What to produce —
Filter the entries below, keeping every line that has the word "Brief".

* * *

<file path="src/rtl/xaddrgen_seq_if.sv">
`default_nettype none
// ============================================================================
// Module : xaddrgen_seq_if
// Brief  : Host configuration / address-generator bus of the xaddrgen sequencer.
// Rev    : 1.0
// ============================================================================
interface xaddrgen_seq_if #(
    parameter int MEM_ADDR_W = 10,
    parameter int PERIOD_W   = 10,
    parameter int DEPTH      = 4
);
    localparam int c_LW = $clog2(DEPTH) + 1;

    logic                  cfg_valid;
    logic                  cfg_ready;
    logic [MEM_ADDR_W-1:0] cfg_iterations;
    logic [PERIOD_W-1:0]   cfg_period;
    logic [PERIOD_W-1:0]   cfg_duty;
    logic [PERIOD_W-1:0]   cfg_delay;
    logic [MEM_ADDR_W-1:0] cfg_start;
    logic [MEM_ADDR_W-1:0] cfg_shift;
    logic [MEM_ADDR_W-1:0] cfg_incr;
    logic                  go;
    logic                  abort;
    logic [c_LW-1:0]       level;
    logic                  busy;
    logic                  seq_done;
    logic [MEM_ADDR_W-1:0] ag_iterations;
    logic [PERIOD_W-1:0]   ag_period;
    logic [PERIOD_W-1:0]   ag_duty;
    logic [PERIOD_W-1:0]   ag_delay;
    logic [MEM_ADDR_W-1:0] ag_start;
    logic [MEM_ADDR_W-1:0] ag_shift;
    logic [MEM_ADDR_W-1:0] ag_incr;
    logic                  ag_init;
    logic                  ag_run;
    logic                  ag_done;

    modport slave (
        input  cfg_valid, cfg_iterations, cfg_period, cfg_duty, cfg_delay,
               cfg_start, cfg_shift, cfg_incr, go, abort, ag_done,
        output cfg_ready, level, busy, seq_done, ag_iterations, ag_period,
               ag_duty, ag_delay, ag_start, ag_shift, ag_incr, ag_init, ag_run
    );

    modport master (
        output cfg_valid, cfg_iterations, cfg_period, cfg_duty, cfg_delay,
               cfg_start, cfg_shift, cfg_incr, go, abort, ag_done,
        input  cfg_ready, level, busy, seq_done, ag_iterations, ag_period,
               ag_duty, ag_delay, ag_start, ag_shift, ag_incr, ag_init, ag_run
    );
endinterface
`default_nettype wire

</file>
<file path="src/rtl/xaddrgen_seq.sv">
`default_nettype none
// ============================================================================
// Module : xaddrgen_seq
// Brief  : Queues xaddrgen configurations and replays them as init/run/done.
// Rev    : 1.0
// ============================================================================
module xaddrgen_seq #(
    parameter int MEM_ADDR_W = 10,
    parameter int PERIOD_W   = 10,
    parameter int DEPTH      = 4
) (
    input wire            clk,
    input wire            rst,
    xaddrgen_seq_if.slave bus
);
    localparam int c_AW   = $clog2(DEPTH);
    localparam int c_PTRW = c_AW + 1;
    localparam int c_EW   = 4 * MEM_ADDR_W + 3 * PERIOD_W;

    typedef enum logic [2:0] {
        S_IDLE      = 3'd0,
        S_LOAD      = 3'd1,
        S_RUN       = 3'd2,
        S_WAIT_BUSY = 3'd3,
        S_WAIT_DONE = 3'd4
    } state_t;

    state_t            r_state;
    state_t            w_state_nxt;
    logic [c_PTRW-1:0] r_wptr;
    logic [c_PTRW-1:0] r_rptr;
    logic [c_PTRW-1:0] w_wptr_nxt;
    logic [c_PTRW-1:0] w_rptr_nxt;
    logic [c_PTRW-1:0] r_level;
    logic [c_EW-1:0]   r_mem [DEPTH];
    logic [c_EW-1:0]   w_cfg_data;
    logic [c_EW-1:0]   w_head;
    logic [c_EW-1:0]   r_ag_cfg;
    logic              w_full;
    logic              w_push;
    logic              w_pop;
    logic              w_load;
    logic              w_done_nxt;
    logic              r_init;
    logic              r_run;
    logic              r_seq_done;

    assign w_cfg_data = {bus.cfg_iterations, bus.cfg_period, bus.cfg_duty, bus.cfg_delay,
                         bus.cfg_start, bus.cfg_shift, bus.cfg_incr};

    assign w_full = (r_wptr[c_AW] != r_rptr[c_AW]) &&
                    (r_wptr[c_AW-1:0] == r_rptr[c_AW-1:0]);
    assign w_push = bus.cfg_valid && !w_full && !bus.abort;

    // Abort flushes by snapping the read pointer onto the write pointer.
    assign w_wptr_nxt = bus.abort ? r_wptr : r_wptr + c_PTRW'(w_push);
    assign w_rptr_nxt = bus.abort ? r_wptr : r_rptr + c_PTRW'(w_pop);

    // A config pushed into an otherwise drained queue is still in flight to
    // the RAM when the next LOAD is entered, so forward it from the inputs.
    assign w_head = (w_rptr_nxt == r_wptr) ? w_cfg_data : r_mem[w_rptr_nxt[c_AW-1:0]];

    always_comb begin
        w_state_nxt = r_state;
        w_load      = 1'b0;
        w_pop       = 1'b0;
        w_done_nxt  = 1'b0;
        case (r_state)
            S_IDLE: begin
                if (bus.go && (r_level != '0)) begin
                    w_state_nxt = S_LOAD;
                    w_load      = 1'b1;
                end
            end
            S_LOAD:      w_state_nxt = S_RUN;
            S_RUN:       w_state_nxt = S_WAIT_BUSY;
            S_WAIT_BUSY: begin
                if (!bus.ag_done) w_state_nxt = S_WAIT_DONE;
            end
            S_WAIT_DONE: begin
                if (bus.ag_done) begin
                    w_pop = 1'b1;
                    if ((r_level == c_PTRW'(1)) && !w_push) begin
                        w_state_nxt = S_IDLE;
                        w_done_nxt  = 1'b1;
                    end else begin
                        w_state_nxt = S_LOAD;
                        w_load      = 1'b1;
                    end
                end
            end
            default:     w_state_nxt = S_IDLE;
        endcase
        if (bus.abort) begin
            w_state_nxt = S_IDLE;
            w_load      = 1'b0;
            w_pop       = 1'b0;
            w_done_nxt  = 1'b0;
        end
    end

    always_ff @(posedge clk or posedge rst) begin
        if (rst) r_state <= S_IDLE;
        else     r_state <= w_state_nxt;
    end

    always_ff @(posedge clk or posedge rst) begin
        if (rst) begin
            r_wptr     <= '0;
            r_rptr     <= '0;
            r_level    <= '0;
            r_init     <= 1'b0;
            r_run      <= 1'b0;
            r_seq_done <= 1'b0;
            r_ag_cfg   <= '0;
        end else begin
            r_wptr     <= w_wptr_nxt;
            r_rptr     <= w_rptr_nxt;
            r_level    <= w_wptr_nxt - w_rptr_nxt;
            r_init     <= w_load;
            r_run      <= (w_state_nxt == S_RUN);
            r_seq_done <= w_done_nxt;
            if (w_load) r_ag_cfg <= w_head;
        end
    end

    always_ff @(posedge clk) begin
        if (w_push) r_mem[r_wptr[c_AW-1:0]] <= w_cfg_data;
    end

    assign bus.cfg_ready = !w_full;
    assign bus.level     = r_level;
    assign bus.busy      = (r_state != S_IDLE);
    assign bus.seq_done  = r_seq_done;
    assign bus.ag_init   = r_init;
    assign bus.ag_run    = r_run;
    assign {bus.ag_iterations, bus.ag_period, bus.ag_duty, bus.ag_delay,
            bus.ag_start, bus.ag_shift, bus.ag_incr} = r_ag_cfg;
endmodule
`default_nettype wire

</file>
<file path="src/flat_wrapper.sv">
// flat-port wrapper written by rule: the top's interface ports become plain ports
module xaddrgen_seq_flat 
#(
    parameter int MEM_ADDR_W = 10,
    parameter int PERIOD_W   = 10,
    parameter int DEPTH      = 4
)
  (clk, rst, bus_cfg_valid, bus_cfg_iterations, bus_cfg_period, bus_cfg_duty, bus_cfg_delay, bus_cfg_start, bus_cfg_shift, bus_cfg_incr, bus_go, bus_abort, bus_ag_done, bus_cfg_ready, bus_level, bus_busy, bus_seq_done, bus_ag_iterations, bus_ag_period, bus_ag_duty, bus_ag_delay, bus_ag_start, bus_ag_shift, bus_ag_incr, bus_ag_init, bus_ag_run);
  xaddrgen_seq_if #(.MEM_ADDR_W(MEM_ADDR_W), .PERIOD_W(PERIOD_W), .DEPTH(DEPTH)) bus_i ();
  input wire clk;
  input wire rst;
  input wire logic [$bits(bus_i.cfg_valid)-1:0] bus_cfg_valid;
  input wire logic [$bits(bus_i.cfg_iterations)-1:0] bus_cfg_iterations;
  input wire logic [$bits(bus_i.cfg_period)-1:0] bus_cfg_period;
  input wire logic [$bits(bus_i.cfg_duty)-1:0] bus_cfg_duty;
  input wire logic [$bits(bus_i.cfg_delay)-1:0] bus_cfg_delay;
  input wire logic [$bits(bus_i.cfg_start)-1:0] bus_cfg_start;
  input wire logic [$bits(bus_i.cfg_shift)-1:0] bus_cfg_shift;
  input wire logic [$bits(bus_i.cfg_incr)-1:0] bus_cfg_incr;
  input wire logic [$bits(bus_i.go)-1:0] bus_go;
  input wire logic [$bits(bus_i.abort)-1:0] bus_abort;
  input wire logic [$bits(bus_i.ag_done)-1:0] bus_ag_done;
  output wire logic [$bits(bus_i.cfg_ready)-1:0] bus_cfg_ready;
  output wire logic [$bits(bus_i.level)-1:0] bus_level;
  output wire logic [$bits(bus_i.busy)-1:0] bus_busy;
  output wire logic [$bits(bus_i.seq_done)-1:0] bus_seq_done;
  output wire logic [$bits(bus_i.ag_iterations)-1:0] bus_ag_iterations;
  output wire logic [$bits(bus_i.ag_period)-1:0] bus_ag_period;
  output wire logic [$bits(bus_i.ag_duty)-1:0] bus_ag_duty;
  output wire logic [$bits(bus_i.ag_delay)-1:0] bus_ag_delay;
  output wire logic [$bits(bus_i.ag_start)-1:0] bus_ag_start;
  output wire logic [$bits(bus_i.ag_shift)-1:0] bus_ag_shift;
  output wire logic [$bits(bus_i.ag_incr)-1:0] bus_ag_incr;
  output wire logic [$bits(bus_i.ag_init)-1:0] bus_ag_init;
  output wire logic [$bits(bus_i.ag_run)-1:0] bus_ag_run;
  assign bus_i.cfg_valid = bus_cfg_valid;
  assign bus_i.cfg_iterations = bus_cfg_iterations;
  assign bus_i.cfg_period = bus_cfg_period;
  assign bus_i.cfg_duty = bus_cfg_duty;
  assign bus_i.cfg_delay = bus_cfg_delay;
  assign bus_i.cfg_start = bus_cfg_start;
  assign bus_i.cfg_shift = bus_cfg_shift;
  assign bus_i.cfg_incr = bus_cfg_incr;
  assign bus_i.go = bus_go;
  assign bus_i.abort = bus_abort;
  assign bus_i.ag_done = bus_ag_done;
  assign bus_cfg_ready = bus_i.cfg_ready;
  assign bus_level = bus_i.level;
  assign bus_busy = bus_i.busy;
  assign bus_seq_done = bus_i.seq_done;
  assign bus_ag_iterations = bus_i.ag_iterations;
  assign bus_ag_period = bus_i.ag_period;
  assign bus_ag_duty = bus_i.ag_duty;
  assign bus_ag_delay = bus_i.ag_delay;
  assign bus_ag_start = bus_i.ag_start;
  assign bus_ag_shift = bus_i.ag_shift;
  assign bus_ag_incr = bus_i.ag_incr;
  assign bus_ag_init = bus_i.ag_init;
  assign bus_ag_run = bus_i.ag_run;
  xaddrgen_seq #(.MEM_ADDR_W(MEM_ADDR_W), .PERIOD_W(PERIOD_W), .DEPTH(DEPTH)) u_core (.clk(clk), .rst(rst), .bus(bus_i));
endmodule
</file>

* * *

Output for this exercise —
// Brief  : Host configuration / address-generator bus of the xaddrgen sequencer.
// Brief  : Queues xaddrgen configurations and replays them as init/run/done.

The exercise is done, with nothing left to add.